Fw: [PyKDE] Destructor trouble (how to get rid of child widgets ?)
phil at river-bank.demon.co.uk
Wed May 24 11:36:06 BST 2000
Thomas Malik wrote:
> > So, what to do about it? I can't think of a way to make this transparent
> > to the programmer. All I can think of at the moment is to implement
> > /TransferBack/ (ie. transfer ownership back to Python) and add it to
> > QObject.removeChild(). The following code should then work...
> > self.removeChild(self.box)
> > del self.box
> he he, so just why was i thinking about the very same possibility ...? That
> would help a lot.
> I did a 'workaround' by adding a 'widgetStack' accessor function to the
> QTabDialog class. Having this, i can at least do a 'removeWidget' call on
> the QWidgetStack, getting rid of the 'Properties' page. However, it still
> lurks in memory, and that solution does not work for the case where i use a
> simple QDialog, where the Properties page sits in.

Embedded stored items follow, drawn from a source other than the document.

--- src/rtl/timing.sv ---
// G15 drum timing generator: 8-clk bit times, 29-digit words, 108-word revolutions.
// Produces the bit clock CL, the gated shift clock CR and the digit-time decodes.
module timing (
   input  logic clk,
   input  logic rst,
   input  logic CJ,
   input  logic CN,
   input  logic RC,
   output logic CL,
   output logic CR,
   output logic T0,
   output logic T1,
   output logic T2,
   output logic T13,
   output logic T21,
   output logic T28,
   output logic T29
);

   localparam logic [2:0] P_LAST = 3'd7;
   localparam logic [4:0] D_LAST = 5'd28;
   localparam logic [6:0] W_LAST = 7'd107;

   logic [2:0] p_q, p_d;
   logic [4:0] d_q, d_d;
   logic [6:0] w_q, w_d;
   logic       bit_end_s;
   logic       digit_wrap_s;
   logic       se_s;

   // Next-state logic for the prescaler, digit and word counters
   always_comb begin
      bit_end_s    = (p_q == P_LAST);
      digit_wrap_s = bit_end_s && (d_q >= D_LAST);
      p_d          = p_q + 3'd1;
      d_d          = d_q;
      w_d          = w_q;
      if (bit_end_s) begin
         // Out-of-range counts fold back to 0 rather than running away
         if (d_q >= D_LAST) begin
            d_d = 5'd0;
         end else begin
            d_d = d_q + 5'd1;
         end
      end else begin
         d_d = d_q;
      end
      if (digit_wrap_s) begin
         if (w_q >= W_LAST) begin
            w_d = 7'd0;
         end else begin
            w_d = w_q + 7'd1;
         end
      end else begin
         w_d = w_q;
      end
   end

   // Counter state registers, cleared asynchronously while rst is low
   always_ff @(posedge clk or negedge rst) begin
      if (!rst) begin
         p_q <= 3'd0;
         d_q <= 5'd0;
         w_q <= 7'd0;
      end else begin
         p_q <= p_d;
         d_q <= d_d;
         w_q <= w_d;
      end
   end

   // Output decodes from registered counter state; CR gates CL with the shift enable
   always_comb begin
      se_s = CN | (RC & CJ);
      CL   = (p_q == P_LAST);
      CR   = CL & se_s;
      T0   = (d_q == 5'd0);
      T1   = (d_q == 5'd1);
      T2   = (d_q == 5'd2);
      T13  = (d_q == 5'd13);
      T21  = (d_q == 5'd21);
      T28  = (d_q == D_LAST);
      T29  = (d_q == D_LAST) && (w_q == W_LAST);
   end

endmodule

> Maybe adding extra functionality to removeChild is the right thing, it could
> decrease the refcnt and completely delete the child if the refcnt drops to 0
> (so you won't get a memory leak).
In http://www.river-bank.demon.co.uk/software/private you'll find
v0.13pre1 which implements the TransferBack. However, it doesn't make
any different to your sample script because you still seem to have an
extra reference to the QGridLayout lying around somewhere.

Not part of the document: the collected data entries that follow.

==> src/rtl/phase_scheduler.sv <==
`default_nettype none
// ============================================================================
// Module      : phase_scheduler
// Description : Two-group intersection sequencer. Holds the phase FSM, the
//               per-phase seconds countdown, the duration configuration
//               registers and the round-robin priority-request arbiter.
//               Advances on 1 s ticks; keys arrive as one-cycle pulses.
// Revision    : 1.0 - initial release
// ----------------------------------------------------------------------------
// Ports
//   clk         in   1      system clock
//   rst         in   1      synchronous reset, active-high
//   tick_1s     in   1      one-cycle pulse, once per second
//   mode        in   2      00 run, 01 night, 1x hold
//   peak        in   1      main-road peak hour, sampled when G1 loads
//   req_g1      in   1      one-cycle priority request, group 1
//   req_g2      in   1      one-cycle priority request, group 2
//   cfg_we      in   1      config write strobe
//   cfg_addr    in   3      0 G1, 1 G1L, 2 G2, 3 G2L, 4 YEL, 5 PRE
//   cfg_wdata   in   CNT_W  duration in seconds
//   phase       out  4      current phase code
//   remaining   out  CNT_W  seconds left in current phase
//   lamps       out  12     {R1,Y1,G1,R1L,Y1L,G1L,R2,Y2,G2,R2L,Y2L,G2L}
//   phase_start out  1      one-cycle pulse on every phase entry
//   req_ack     out  1      one-cycle pulse on priority grant
// ============================================================================
module phase_scheduler #(
   parameter int CNT_W   = 11,
   parameter int G1_DEF  = 30,
   parameter int G1L_DEF = 15,
   parameter int G2_DEF  = 30,
   parameter int G2L_DEF = 15,
   parameter int YEL_DEF = 5,
   parameter int PRE_DEF = 5
) (
   input  logic             clk,
   input  logic             rst,
   input  logic             tick_1s,
   input  logic [1:0]       mode,
   input  logic             peak,
   input  logic             req_g1,
   input  logic             req_g2,
   input  logic             cfg_we,
   input  logic [2:0]       cfg_addr,
   input  logic [CNT_W-1:0] cfg_wdata,
   output logic [3:0]       phase,
   output logic [CNT_W-1:0] remaining,
   output logic [11:0]      lamps,
   output logic             phase_start,
   output logic             req_ack
);

   typedef enum logic [3:0] {
      PH_NIGHT = 4'd0,
      PH_G1    = 4'd1,
      PH_G1_Y  = 4'd2,
      PH_G1L   = 4'd3,
      PH_G1L_Y = 4'd4,
      PH_G2    = 4'd5,
      PH_G2_Y  = 4'd6,
      PH_G2L   = 4'd7,
      PH_G2L_Y = 4'd8,
      PH_PRE1  = 4'd9,
      PH_PRE2  = 4'd10
   } phase_t;

   localparam logic [1:0]       MODE_RUN   = 2'b00;
   localparam logic [1:0]       MODE_NIGHT = 2'b01;
   localparam logic [CNT_W-1:0] CNT_ZERO   = '0;
   localparam logic [CNT_W-1:0] CNT_ONE    = CNT_W'(1);
   localparam logic [CNT_W-1:0] CNT_MAX    = '1;
   localparam logic [11:0]      LAMPS_NIGHT = 12'b010_010_010_010;

   phase_t           state_q, state_d;
   logic [CNT_W-1:0] rem_d;
   logic             start_d, ack_d;
   logic             load;
   logic [CNT_W-1:0] load_dur;
   logic             pend_g1, pend_g2;
   logic             clr_g1, clr_g2;
   logic             rr_g2, rr_d;      // 0: group 1 wins a tie, 1: group 2 wins
   logic [CNT_W-1:0] dur_g1, dur_g1l, dur_g2, dur_g2l, dur_yel, dur_pre;
   logic [CNT_W:0]   g1_dbl;
   logic [CNT_W-1:0] g1_peak;
   logic             elig_g1, elig_g2, grant_g1, grant_g2;

   // Green of the same group and pre-emption phases are never eligible; a
   // request arriving this cycle counts immediately so the grant lands on
   // the very next edge.
   assign elig_g1  = (mode == MODE_RUN) && (pend_g1 || req_g1) &&
                     (state_q != PH_PRE1) && (state_q != PH_PRE2) && (state_q != PH_G1);
   assign elig_g2  = (mode == MODE_RUN) && (pend_g2 || req_g2) &&
                     (state_q != PH_PRE1) && (state_q != PH_PRE2) && (state_q != PH_G2);
   assign grant_g1 = elig_g1 && (!elig_g2 || !rr_g2);
   assign grant_g2 = elig_g2 && !grant_g1;

   // Peak-hour main green is doubled, clamped to the counter range.
   assign g1_dbl  = {dur_g1, 1'b0};
   assign g1_peak = g1_dbl[CNT_W] ? CNT_MAX : g1_dbl[CNT_W-1:0];

   assign phase = state_q;

   function automatic phase_t next_run(input phase_t p);
      case (p)
         PH_G1:    next_run = PH_G1_Y;
         PH_G1_Y:  next_run = PH_G1L;
         PH_G1L:   next_run = PH_G1L_Y;
         PH_G1L_Y: next_run = PH_G2;
         PH_G2:    next_run = PH_G2_Y;
         PH_G2_Y:  next_run = PH_G2L;
         PH_G2L:   next_run = PH_G2L_Y;
         PH_PRE2:  next_run = PH_G2;
         default:  next_run = PH_G1;
      endcase
   endfunction

   function automatic logic [11:0] lamp_of(input phase_t p);
      case (p)
         PH_G1:    lamp_of = 12'b001_100_100_100;
         PH_G1_Y:  lamp_of = 12'b010_100_100_100;
         PH_G1L:   lamp_of = 12'b100_001_100_100;
         PH_G1L_Y: lamp_of = 12'b100_010_100_100;
         PH_G2:    lamp_of = 12'b100_100_001_100;
         PH_G2_Y:  lamp_of = 12'b100_100_010_100;
         PH_G2L:   lamp_of = 12'b100_100_100_001;
         PH_G2L_Y: lamp_of = 12'b100_100_100_010;
         PH_PRE1:  lamp_of = 12'b100_100_010_100;
         PH_PRE2:  lamp_of = 12'b010_100_100_100;
         default:  lamp_of = LAMPS_NIGHT;
      endcase
   endfunction

   always_comb begin
      state_d  = state_q;
      rem_d    = remaining;
      load     = 1'b0;
      ack_d    = 1'b0;
      rr_d     = rr_g2;
      clr_g1   = 1'b0;
      clr_g2   = 1'b0;
      load_dur = CNT_ZERO;

      if (state_q > PH_PRE2) begin
         state_d = PH_NIGHT;
         rem_d   = CNT_ZERO;
      end else if (mode == MODE_NIGHT) begin
         state_d = PH_NIGHT;
         rem_d   = CNT_ZERO;
         clr_g1  = 1'b1;
         clr_g2  = 1'b1;
      end else if (mode == MODE_RUN) begin
         // A grant outranks a tick expiry arriving in the same cycle.
         if (grant_g1) begin
            state_d = PH_PRE1;
            load    = 1'b1;
            ack_d   = 1'b1;
            clr_g1  = 1'b1;
            rr_d    = ~rr_g2;
         end else if (grant_g2) begin
            state_d = PH_PRE2;
            load    = 1'b1;
            ack_d   = 1'b1;
            clr_g2  = 1'b1;
            rr_d    = ~rr_g2;
         end else if (state_q == PH_NIGHT) begin
            state_d = PH_G1;
            load    = 1'b1;
         end else if (tick_1s) begin
            if (remaining > CNT_ONE) begin
               rem_d = remaining - CNT_ONE;
            end else begin
               state_d = next_run(state_q);
               load    = 1'b1;
            end
         end
      end

      case (state_d)
         PH_G1:            load_dur = peak ? g1_peak : dur_g1;
         PH_G1L:           load_dur = dur_g1l;
         PH_G2:            load_dur = dur_g2;
         PH_G2L:           load_dur = dur_g2l;
         PH_PRE1, PH_PRE2: load_dur = dur_pre;
         default:          load_dur = dur_yel;
      endcase

      if (load) begin
         // A zero duration still has to last one tick.
         rem_d = (load_dur == CNT_ZERO) ? CNT_ONE : load_dur;
         if (state_d == PH_G1) clr_g1 = 1'b1;
         if (state_d == PH_G2) clr_g2 = 1'b1;
      end

      start_d = load || ((state_d == PH_NIGHT) && (state_q != PH_NIGHT));
   end

   always_ff @(posedge clk) begin
      if (rst) begin
         state_q     <= PH_NIGHT;
         remaining   <= CNT_ZERO;
         lamps       <= LAMPS_NIGHT;
         phase_start <= 1'b0;
         req_ack     <= 1'b0;
         pend_g1     <= 1'b0;
         pend_g2     <= 1'b0;
         rr_g2       <= 1'b0;
         dur_g1      <= CNT_W'(G1_DEF);
         dur_g1l     <= CNT_W'(G1L_DEF);
         dur_g2      <= CNT_W'(G2_DEF);
         dur_g2l     <= CNT_W'(G2L_DEF);
         dur_yel     <= CNT_W'(YEL_DEF);
         dur_pre     <= CNT_W'(PRE_DEF);
      end else begin
         state_q     <= state_d;
         remaining   <= rem_d;
         lamps       <= lamp_of(state_d);
         phase_start <= start_d;
         req_ack     <= ack_d;
         // A request in the same cycle as a clear re-arms the pending flag.
         pend_g1     <= (pend_g1 & ~clr_g1) | req_g1;
         pend_g2     <= (pend_g2 & ~clr_g2) | req_g2;
         rr_g2       <= rr_d;
         if (cfg_we) begin
            case (cfg_addr)
               3'd0:    dur_g1  <= cfg_wdata;
               3'd1:    dur_g1l <= cfg_wdata;
               3'd2:    dur_g2  <= cfg_wdata;
               3'd3:    dur_g2l <= cfg_wdata;
               3'd4:    dur_yel <= cfg_wdata;
               3'd5:    dur_pre <= cfg_wdata;
               default: ;
            endcase
         end
      end
   end

endmodule
`default_nettype wire
==> config.mk <==
export PLATFORM = sky130hd
export DESIGN_NAME = phase_scheduler
export DESIGN_NICKNAME = d
export VERILOG_FILES = /design/src/rtl/phase_scheduler.sv
export SDC_FILE = /design/constraint.sdc
export NUM_CORES = 1
export LEC_CHECK = 0
export ABC_AREA = 1
export CAP_MARGIN = 10
export CORE_UTILIZATION = 35
export DETAILED_ROUTE_END_ITERATION = 7
export PLACE_DENSITY_LB_ADDON = 0.08
export REMOVE_ABC_BUFFERS = 1
export SYNTH_ARGS = -nofsm -noshare
export SYNTH_HDL_FRONTEND = slang
export SYNTH_SLANG_ARGS = --single-unit
==> constraint.sdc <==
create_clock -name clk -period 4.6 [get_ports clk]
set_clock_uncertainty 0.05 [all_clocks]
set_input_delay 0.92 -clock clk [delete_from_list [all_inputs] [get_ports clk]]
set_output_delay 0.92 -clock clk [all_outputs]
set_load 0.005 [all_outputs]
After elaboration in Yosys (flattened, before gate mapping). Memories as Yosys holds them, arrays and structs flattened. A register that Yosys moved wholly into a read port is not among the register bits. Cells that the tools add are included.

Memories: 2. Flip-flop bits (word level): 86. Logic and storage cells: 131. Output and inout port bits: 29. Memory bits (read-only): 256. Bits of input ports: 23.

Memories: (name not given) (depth 16, bits a word 12, rd ports 1, clocked after Yosys merged registers in 1, wr ports 0, RTL line 118) `case (p)`; (name not given) (depth 16, bits a word 4, rd ports 1, clocked after Yosys merged registers in 1, wr ports 0, RTL line 104) `case (p)`.

$lt $le $gt $ge: 2. Equality and inequality tests: 19. Bitwise gates (word level): 10. Multiplexer cells: 46. Add/sub/neg operators: 1. Reductions and logical operators: 38.

Operators by type and width (count): $mux W11 (12); $pmux W11 S5 (1); $mux W4 (9); $mux W1 (24); $reduce_bool A4 Y1 (4); $ne A4 B4 Y1 const B (3); $reduce_and A2 Y1 (6); $gt A11 B1 Y1 const B (1); $logic_and A1 B1 Y1 (11); $logic_not A11 Y1 (1); $sub A11 B1 Y11 const B (1); $eq A4 B3 Y1 const B (2); $eq A4 B4 Y1 const B (2); $logic_not A4 Y1 (2); $ne A4 B2 Y1 const B (2); $eq A3 B2 Y1 const B (2); $eq A3 B3 Y1 const B (2); $not A1 Y1 (6); $reduce_and A6 Y1 (1); $eq A4 B1 Y1 const B (1); $eq A4 B2 Y1 const B (1); $gt A4 B4 Y1 const B (1); $logic_or A1 B1 Y1 (4); $ne A4 B1 Y1 const B (1); 12 further kinds (16).

Depth between registers and ports, before layout. Gate-level depths: netlist (run 1).

Word-level depth: 21. Gate-level depth with buffers: 30. Mapped depth without buffers: 28.

Worst setup path after synthesis (run 1). No wires, ideal clock.

Kind: in2reg. Start: in mode[1]. End: reg remaining[0]. Data arrival time: 3.536 ns. Stages on the path: 28. Slack: 0.948 ns. Library setup time: 0.066 ns. Data required time: 4.484 ns. Path buffers: 2. Cells stage by stage: nor2_4 > nand2_1 > nor2_1 > o21ai_0 > inv_1 > a21oi_1 > o211ai_1 > nand2_1 > o22ai_1 > nand2_1 > inv_1 > ha_1 > clkbuf_1 > nor2_1 > a21oi_2 > nand2_1 > nand2_2 > buf_6 > nand2_1 > inv_1 > nand2_1 > nand2_1 > nand2_1 > nor2_1 > nand3_1 > nand2_1 > nand2_1 > a21oi_2.

Longest elaborated chain between the ends: 21. Elaborated cells on any way between the ends: 45. Those cells by class: eq/ne: 10; mux: 15; reduce/logical: 20.

RTL lines: start: declaration (RTL line 39) `input logic [1:0] mode,`; $logic_not A2 Y1 (RTL line 90, 92, 151); $logic_and A1 B1 Y1 (2 in series) (RTL line 92) `assign elig_g2 = (mode == MODE_RUN) && (pend_g2 || req_g2) &&`; $logic_and A1 B1 Y1 (2 in series) (RTL line 93) `(state_q != PH_PRE1) && (state_q != PH_PRE2) && (state_q != PH_G2);`; $logic_not A1 Y1 (RTL line 94) `assign grant_g1 = elig_g1 && (!elig_g2 || !rr_g2);`; $logic_or A1 B1 Y1 (RTL line 94); $logic_and A1 B1 Y1 (RTL line 94); $logic_not A1 Y1 (RTL line 95) `assign grant_g2 = elig_g2 && !grant_g1;`; $logic_and A1 B1 Y1 (RTL line 95); (+4 left out); $mux W4 (*) (RTL line 143) `if (state_q > PH_PRE2) begin`; net state_d[0] (RTL line 74) `phase_t state_q, state_d;`; $eq A4 B4 Y1 (RTL line 178) `case (state_d)`; $reduce_or A2 Y1 (RTL line 178); $pmux W11 S5 (*) (RTL line 178); $logic_not A11 Y1 (RTL line 189) `rem_d = (load_dur == CNT_ZERO) ? CNT_ONE : load_dur;`; $mux W11 (*) (RTL line 189); $mux W11 (*) (RTL line 187) `if (load) begin`; end signal: assignment (RTL line 215) `remaining <= rem_d;`; end: declaration (RTL line 47) `output logic [CNT_W-1:0] remaining,`.

Mark *: on every way through the listed nets, which the timed path passes. The rest lies on a longest branch. A chain may end at the register's enable or synchronous reset.

Worst setup path after layout (run 1).
Start: in mode[1]. End: reg remaining[0].

Longest elaborated chain between the ends: 21. Elaborated cells on any way between the ends: 45. Those cells by class: eq/ne: 10; mux: 15; reduce/logical: 20.

RTL lines: $logic_not A2 Y1 (RTL line 90, 92, 151); $logic_and A1 B1 Y1 (2 in series) (RTL line 92); $logic_and A1 B1 Y1 (2 in series) (RTL line 93); $logic_not A1 Y1 (RTL line 94); $logic_or A1 B1 Y1 (RTL line 94); $logic_and A1 B1 Y1 (RTL line 94); $logic_not A1 Y1 (RTL line 95); $logic_and A1 B1 Y1 (RTL line 95); (+3 left out); $mux W4 (RTL line 146) `end else if (mode == MODE_NIGHT) begin`; $mux W4 (RTL line 143); $eq A4 B4 Y1 (RTL line 178); $reduce_or A2 Y1 (RTL line 178); $pmux W11 S5 (RTL line 178); $logic_not A11 Y1 (RTL line 189); $mux W11 (RTL line 189); $mux W11 (RTL line 187).

Several ways; a longest one is shown, not always the timed one.

==> flow_summary.json, run 1 <==
{
  "status": "finished clean",
  "maxSlewHeadroom_pct": 52.5,
  "area_growth_syn_to_layout_pct": 18.6,
  "slowest_stage": "clkdlybuf4s50_1",
  "clock_sinks": 102,
  "async_flop_share_pct": 0,
  "drtIter0Drc": 385,
  "grt_pass1_vias": 4683,
  "whs_ns": 0.407,
  "synth_top_flop_cell": "dfxtp_1",
  "coreArea_um2": 14600,
  "track_usage_pct": 20.3,
  "synthCells": 772,
  "nNetsFinal": 841,
  "die-area_um2": 15500,
  "hp-class": "register to register",
  "post_drt_via_cell_ratio": 5.02,
  "gp_congestion": 0.895,
  "synth_top_area_share_pct": 38.9,
  "cp.arrival_ns": 4.37,
  "yosysSeqAreaShare_pct": 38.9,
  "cap_violations": 0,
  "routed-via-count": 5004,
  "port_buffers": 51,
  "routedWlPerCell_um": 15.4,
  "die_x_um": 124,
  "fin_crit_ns": 4.13,
  "synth_top_area_cell": "dfxtp_1",
  "gr-total-overflow": 0,
  "drive_gt1_share_pct": 7.38,
  "finalHoldViolCount": 0,
  "hpwl_um": 11100,
  "cts_htree_levels": 3,
  "placed_area_um2": 5900,
  "slowest_delay_ns": 0.52,
  "fin_util_pct": 42.6,
  "initial_core_util_pct": 35.9,
  "ir_drop_v": 0.000204,
  "crit_path_max_fanout": 12,
  "ys_ff_latch": 102,
  "maxSlewViolCount": 0,
  "root_buffer": "clkbuf_16",
  "post_cts_buffers": 0,
  "fmax_ghz": 0.242,
  "cp.required_ns": 4.84,
  "post-place-ws_ns": 0.0588,
  "p_per_area_nw_per_um2": 358,
  "critPathTopFamily": "simple AND/OR/NAND/NOR gates",
  "crit_buf_inv": 4,
  "clk_pin_slew_ns": 0.07,
  "postSynthAreaPerCell_um2": 6.79,
  "synth_cell_types": 38,
  "num_antenna_cells": 0,
  "drc_errors": 0,
  "path_class": "input port to register",
  "design_area_um2": 6220,
  "cp-start-kind": "input port",
  "cts_buffer_depth": 2,
  "die_h_um": 124,
  "pin_count": 52,
  "endpoint_kind": "register",
  "synth_edf_count": 0,
  "synth_area_leaders": "dfxtp_1, nand2_1, o21ai_0",
  "grt_pass1_wl_um": 24700,
  "crit_top_cell": "nand2_1",
  "row_count": 44,
  "rsz0062_at_grt": "no",
  "yosysWarnings": 0,
  "ant_nets": 0,
  "cts_tree": "done",
  "fin_crit_sh_pct": 89.8,
  "clk_latency_ns": 0.35,
  "tightest_slew_ns": 0.713,
  "grt_max_degree": 44,
  "routed_wl_um": 15400,
  "setup_violations": 0,
  "reg2reg_slack_ns": 1.02,
  "synth.cell_area_um2": 5240,
  "totalPowerFinal_mw": 2.22,
  "cts_buffers": 9,
  "p_leak_nw": 2.79,
  "firstDrtPassIters": 5,
  "final.setup.tns_ns": 0,
  "fin_cells": 997,
  "antenna_found_initial": 0,
  "placedCellCount": 981,
  "setup_ws_ns": 0.468
}
[report_power, final]
part | internal, mW | leakage [nW] | switching, mW | total [mW]
Sequential | 0.933 | 0.834 | 0.0292 | 0.962
Clock | 0.476 | 0.152 | 0.339 | 0.815
Combinational | 0.175 | 1.80 | 0.273 | 0.447
[worst register-to-register path, cell delays in order, from the launching register on]
cell     delay, ns
dfxtp_1       0.36
or2_1         0.27
nor2_2        0.14
nand2_1       0.07
nand2_2       0.14
nand2_4       0.10
o21ai_0       0.16
a21oi_1       0.05
o21ai_0       0.16
o22ai_1       0.11
nand2_1       0.20
inv_1         0.12
ha_1          0.28
buf_4         0.24
nand3_1       0.13
nand2_1       0.10
nor2_1        0.21
nand2_1       0.08
nand2_1       0.08
nand2_1       0.06
nor2_1        0.10
nand3_1       0.07
nand2_1       0.07
nand2_1       0.06
a21oi_2       0.11
[worst paths after layout]
| kind | from | end | cells past startpoint |
|---|---|---|---|
| max reg2reg | remaining[2]$_SDFFE_PP0P_ | remaining[0]$_SDFFE_PP0P_ | 24 |
| min reg2reg | rr_g2$_SDFFE_PP0P_ | rr_g2$_SDFFE_PP0P_ | 1 |
| min | rr_g2$_SDFFE_PP0P_ | rr_g2$_SDFFE_PP0P_ | 1 |
| max | mode[1] | remaining[0]$_SDFFE_PP0P_ | 26 |
[Yosys cell counts (5+ instances only)]
cell / count
a21oi_1: 32
nand3_1: 55
inv_2: 6
buf_2: 5
clkbuf_1: 28
nand2_1: 143
inv_1: 81
o21ai_0: 97
ha_1: 10
dfxtp_1: 102
xor2_1: 6
o21ai_1: 7
nand2_2: 6
nor2_1: 112
a221oi_1: 5
nand4_1: 21
o211ai_1: 12
nor3_1: 5
[final cells by class]
cell class                 instances  area [um2]
clock buffer                      10         229
clock inverter                     6        86.3
fill                            1523        8370
inverter                          88         333
multi-input combinational        542        2680
sequential                       102        2040
tap                              184         230
timing repair buffer              65         616
[metal layers]
metal | part of all wire, % | track usage, %
met1 | 48 | 26.7
met5 | 0 | 0
met4 | 1.5 | 5.10
met2 | 46 | 33.4
met3 | 4.2 | 4.38
[registers in the layout, indices dropped and copies added (netlist names), 4 cells and up, named ones only]
name / count
dur_pre: 11
lamps: 12
remaining: 11
dur_g1: 11
dur_g1l: 11
dur_g2l: 11
phase: 4
dur_g2: 11
dur_yel: 11
[layout by cell type, fill, tap and decap left out, types with 14 or more instances in the layout]
| cell type | instances |
|---|---|
| dfxtp_1 | 102 |
| buf_4 | 14 |
| nand3_1 | 55 |
| nand4_1 | 21 |
| nand2_1 | 143 |
| inv_1 | 80 |
| nor2_1 | 112 |
| clkdlybuf4s50_1 | 51 |
| o21ai_0 | 97 |
| a21oi_1 | 32 |
[logic make-up (layout without fill, tap and decap cells)]
logic type	count (synthesis)	in the layout	synth area share, %
buffers and inverters	128	169	10.0
XOR/XNOR	9	9	1.50
AND/OR/NAND/NOR	358	358	29.8
adder cells (fa/ha/maj)	10	10	2.39
AO/OA/AOI/OAI	165	165	17.3
flip-flops	102	102	38.9
[timing repair]
item,CTS,global route
endpoints found under the setup margin,0,1
resized for setup,0,1
hold buffers,0,0
Note: power is estimated with default switching activity, not from simulation.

> So, how exactly do the QObject & PyObjects in your library relate ? Are your
> Python objects just wrappers around the C++ object pointers, or how else is
> it set up ? I understand that by 'ownership Transfer' you mean memory
> management responsibility, but i don't see how you tell Python about when Qt
> deletes an object.
If you create a Python instance of a wrapped class and look in its
o = QObject()
...you'll see an object called "sipThis". This is, effectively, a C data
structure that contains (amongst other things) the address of the
underlying C++ object.
The bindings do the best they can to detect when a C++ object
disappears, but it can't be foolproof. There may be times, even if the
ownership rules are correct, when a Python object still exists and
points to a non-existent C++ object - and if you try to use it you'll
get a segv. However, in practice, a more likely cause of segvs is
getting the ownership rules wrong (ie. missing Transfers).